Polgar was evacuated on one of the last helicopters from the U.S. Embassy at 04:40 on May 1, 1975.

===Post Vietnam===
Polgar claims that the CIA ordered its employees not to speak of the fall of South Vietnam. In 1977 Polgar's subordinate Frank Snepp wrote his book Decent Interval giving his perspective of the Fall of Saigon without the approval of the CIA. Snepp criticised Polgar as indulging Ambassador Graham Martin's overoptimistic view of likelihood of the survival of South Vietnam and the possibility of negotiations to end the North Vietnamese assault. Polgar said that while he held Snepp "in the highest regard... what he’s giving is the private’s view of the war."
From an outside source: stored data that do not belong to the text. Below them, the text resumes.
### config.mk
export PLATFORM = sky130hd
export DESIGN_NAME = fifo_queue_with_max_core
export DESIGN_NICKNAME = d
export VERILOG_FILES = /design/src/rtl/fqm_pkg.sv /design/src/rtl/fqm_qcell.sv /design/src/rtl/fqm_mcell.sv /design/src/rtl/fifo_queue_with_max_core.sv
export SDC_FILE = /design/constraint.sdc
export NUM_CORES = 2
export LEC_CHECK = 0
export BUFFER_PORTS_ARGS = -buffer_cell sky130_fd_sc_hd__buf_4
export CORE_MARGIN = 8
export CORE_UTILIZATION = 63
export DETAILED_ROUTE_END_ITERATION = 7
export GPL_ROUTABILITY_DRIVEN = 0
export PLACE_DENSITY = 0.79
export SLEW_MARGIN = 40
export SYNTH_ARGS = -nofsm -noshare
export SYNTH_HDL_FRONTEND = slang
export SYNTH_SLANG_ARGS = --single-unit
### constraint.sdc
create_clock -name clk -period 5.5 [get_ports clk]
set_input_delay 0.825 -clock clk [delete_from_list [all_inputs] [get_ports clk]]
set_output_delay 0.825 -clock clk [all_outputs]
set_load 0.02 [all_outputs]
In 1976 he was appointed station chief in Mexico City. He then served as station chief in Bonn, West Germany. He retired from the CIA in 1981. For his service he was awarded the Distinguished Intelligence Medal twice, the State Department Award for Valor and the CIA Intelligence Star.

==Later life and death==
Following his retirement, he worked as a consultant on defense and counterterrorism, and he also served as an investigator on the Senate select committee examining the Iran–Contra affair.

Polgar died at his home in Winter Park, Florida aged 91.